Segment Start: Source information

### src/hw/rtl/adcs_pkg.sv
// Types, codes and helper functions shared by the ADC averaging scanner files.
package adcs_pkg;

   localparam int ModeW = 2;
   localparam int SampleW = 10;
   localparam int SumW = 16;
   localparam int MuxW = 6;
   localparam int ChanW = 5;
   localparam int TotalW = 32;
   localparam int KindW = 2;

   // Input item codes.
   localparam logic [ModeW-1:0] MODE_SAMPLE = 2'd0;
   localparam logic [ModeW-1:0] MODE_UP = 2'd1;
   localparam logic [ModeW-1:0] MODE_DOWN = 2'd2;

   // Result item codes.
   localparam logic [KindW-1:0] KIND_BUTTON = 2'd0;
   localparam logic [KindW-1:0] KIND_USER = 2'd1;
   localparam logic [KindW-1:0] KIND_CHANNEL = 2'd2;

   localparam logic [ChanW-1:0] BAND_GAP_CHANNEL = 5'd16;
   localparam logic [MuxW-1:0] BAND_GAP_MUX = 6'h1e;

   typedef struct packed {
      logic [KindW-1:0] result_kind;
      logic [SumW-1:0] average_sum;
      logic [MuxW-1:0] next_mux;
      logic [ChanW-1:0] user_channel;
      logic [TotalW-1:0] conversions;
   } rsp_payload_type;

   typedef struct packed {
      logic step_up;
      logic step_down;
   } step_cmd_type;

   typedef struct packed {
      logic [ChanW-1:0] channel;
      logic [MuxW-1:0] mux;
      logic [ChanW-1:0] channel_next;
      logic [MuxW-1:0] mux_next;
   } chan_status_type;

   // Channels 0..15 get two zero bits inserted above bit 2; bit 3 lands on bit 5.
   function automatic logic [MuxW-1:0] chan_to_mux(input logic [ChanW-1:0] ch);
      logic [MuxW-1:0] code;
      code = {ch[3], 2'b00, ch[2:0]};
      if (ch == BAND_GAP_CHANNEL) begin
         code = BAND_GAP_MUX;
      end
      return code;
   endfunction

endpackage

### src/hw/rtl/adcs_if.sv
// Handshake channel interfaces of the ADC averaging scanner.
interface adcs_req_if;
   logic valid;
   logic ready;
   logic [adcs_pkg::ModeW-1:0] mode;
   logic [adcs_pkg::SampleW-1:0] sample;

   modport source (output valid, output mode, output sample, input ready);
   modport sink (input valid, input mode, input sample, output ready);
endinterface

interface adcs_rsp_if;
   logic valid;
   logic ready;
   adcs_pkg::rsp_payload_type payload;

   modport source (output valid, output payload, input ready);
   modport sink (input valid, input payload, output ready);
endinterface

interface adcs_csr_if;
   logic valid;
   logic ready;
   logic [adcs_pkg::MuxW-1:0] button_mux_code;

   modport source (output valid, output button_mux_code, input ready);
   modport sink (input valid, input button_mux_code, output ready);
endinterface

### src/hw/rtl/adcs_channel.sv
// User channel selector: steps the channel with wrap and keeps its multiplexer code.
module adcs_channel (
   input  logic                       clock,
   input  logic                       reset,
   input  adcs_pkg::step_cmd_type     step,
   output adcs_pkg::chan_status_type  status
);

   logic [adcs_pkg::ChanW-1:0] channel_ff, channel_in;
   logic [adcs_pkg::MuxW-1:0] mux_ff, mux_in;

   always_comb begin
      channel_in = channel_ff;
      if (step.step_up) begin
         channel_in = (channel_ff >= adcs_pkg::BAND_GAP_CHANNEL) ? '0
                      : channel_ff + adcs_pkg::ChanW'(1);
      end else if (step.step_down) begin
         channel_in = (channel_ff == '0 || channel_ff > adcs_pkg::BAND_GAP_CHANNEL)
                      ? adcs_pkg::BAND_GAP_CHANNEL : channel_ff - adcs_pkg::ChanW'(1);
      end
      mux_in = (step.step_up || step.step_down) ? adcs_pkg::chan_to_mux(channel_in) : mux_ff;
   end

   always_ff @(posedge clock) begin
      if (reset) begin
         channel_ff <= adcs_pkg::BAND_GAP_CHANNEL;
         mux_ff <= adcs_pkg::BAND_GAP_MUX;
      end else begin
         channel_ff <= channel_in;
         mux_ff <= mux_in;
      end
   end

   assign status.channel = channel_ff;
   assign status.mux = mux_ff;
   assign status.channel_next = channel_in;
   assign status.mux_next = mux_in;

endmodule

Segment End: Source information
Segment Start: Source information

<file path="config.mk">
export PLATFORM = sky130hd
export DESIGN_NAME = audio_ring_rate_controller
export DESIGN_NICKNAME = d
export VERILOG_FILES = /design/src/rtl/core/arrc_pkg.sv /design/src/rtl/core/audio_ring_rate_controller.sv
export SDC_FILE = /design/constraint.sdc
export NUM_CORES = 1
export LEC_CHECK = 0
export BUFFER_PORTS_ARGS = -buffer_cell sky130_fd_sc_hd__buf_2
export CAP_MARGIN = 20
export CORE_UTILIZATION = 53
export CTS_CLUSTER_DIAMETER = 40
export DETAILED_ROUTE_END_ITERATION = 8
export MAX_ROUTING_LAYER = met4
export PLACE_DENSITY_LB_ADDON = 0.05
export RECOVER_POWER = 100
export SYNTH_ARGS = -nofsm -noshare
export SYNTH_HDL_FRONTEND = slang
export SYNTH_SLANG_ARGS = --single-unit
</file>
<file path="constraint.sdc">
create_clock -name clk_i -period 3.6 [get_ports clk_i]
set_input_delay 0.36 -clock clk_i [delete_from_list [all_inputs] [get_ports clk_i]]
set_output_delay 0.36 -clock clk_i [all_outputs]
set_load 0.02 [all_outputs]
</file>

Segment End: Source information

▶ [Work to be completed]
Say how many lines of the entries hold the string "ready". Nothing but the number should be given.

▶ [Output for this task]
9